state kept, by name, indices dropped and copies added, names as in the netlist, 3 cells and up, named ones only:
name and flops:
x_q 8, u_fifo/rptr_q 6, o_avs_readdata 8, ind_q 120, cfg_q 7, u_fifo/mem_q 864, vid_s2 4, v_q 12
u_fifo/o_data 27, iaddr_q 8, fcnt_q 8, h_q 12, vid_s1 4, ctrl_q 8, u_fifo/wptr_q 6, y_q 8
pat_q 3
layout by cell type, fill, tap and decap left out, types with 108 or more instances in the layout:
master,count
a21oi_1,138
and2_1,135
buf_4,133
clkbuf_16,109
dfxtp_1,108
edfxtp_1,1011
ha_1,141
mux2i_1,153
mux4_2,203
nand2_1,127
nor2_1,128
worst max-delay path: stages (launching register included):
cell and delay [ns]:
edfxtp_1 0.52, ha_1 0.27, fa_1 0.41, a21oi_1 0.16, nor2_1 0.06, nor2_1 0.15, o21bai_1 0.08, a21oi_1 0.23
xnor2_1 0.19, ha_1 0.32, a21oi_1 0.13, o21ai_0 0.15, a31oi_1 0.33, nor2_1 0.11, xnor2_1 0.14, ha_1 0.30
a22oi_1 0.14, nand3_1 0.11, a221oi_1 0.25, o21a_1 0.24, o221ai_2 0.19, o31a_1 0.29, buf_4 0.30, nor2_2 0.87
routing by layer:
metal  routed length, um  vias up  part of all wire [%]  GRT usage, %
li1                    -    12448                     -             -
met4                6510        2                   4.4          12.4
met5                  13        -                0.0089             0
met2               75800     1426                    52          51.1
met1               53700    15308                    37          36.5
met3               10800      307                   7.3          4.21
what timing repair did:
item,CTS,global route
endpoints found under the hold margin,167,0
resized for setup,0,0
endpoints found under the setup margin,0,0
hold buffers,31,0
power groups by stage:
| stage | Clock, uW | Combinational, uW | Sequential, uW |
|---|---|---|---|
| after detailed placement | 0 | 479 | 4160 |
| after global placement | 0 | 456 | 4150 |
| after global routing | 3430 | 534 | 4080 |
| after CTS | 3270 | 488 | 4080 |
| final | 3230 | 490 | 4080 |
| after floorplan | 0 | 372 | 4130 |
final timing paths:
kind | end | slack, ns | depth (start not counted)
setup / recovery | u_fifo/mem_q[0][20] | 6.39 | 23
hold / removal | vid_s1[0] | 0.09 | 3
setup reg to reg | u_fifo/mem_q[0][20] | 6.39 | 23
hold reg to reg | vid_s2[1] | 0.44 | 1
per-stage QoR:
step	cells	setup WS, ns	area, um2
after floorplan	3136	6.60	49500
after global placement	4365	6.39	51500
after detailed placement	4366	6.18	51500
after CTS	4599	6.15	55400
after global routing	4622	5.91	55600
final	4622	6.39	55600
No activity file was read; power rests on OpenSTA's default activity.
──────
- Work to be completed: Please transcribe the data exactly from its first line. End with the line that contains "nand2_1,127".

- Response for this exercise:
state kept, by name, indices dropped and copies added, names as in the netlist, 3 cells and up, named ones only:
name and flops:
x_q 8, u_fifo/rptr_q 6, o_avs_readdata 8, ind_q 120, cfg_q 7, u_fifo/mem_q 864, vid_s2 4, v_q 12
u_fifo/o_data 27, iaddr_q 8, fcnt_q 8, h_q 12, vid_s1 4, ctrl_q 8, u_fifo/wptr_q 6, y_q 8
pat_q 3
layout by cell type, fill, tap and decap left out, types with 108 or more instances in the layout:
master,count
a21oi_1,138
and2_1,135
buf_4,133
clkbuf_16,109
dfxtp_1,108
edfxtp_1,1011
ha_1,141
mux2i_1,153
mux4_2,203
nand2_1,127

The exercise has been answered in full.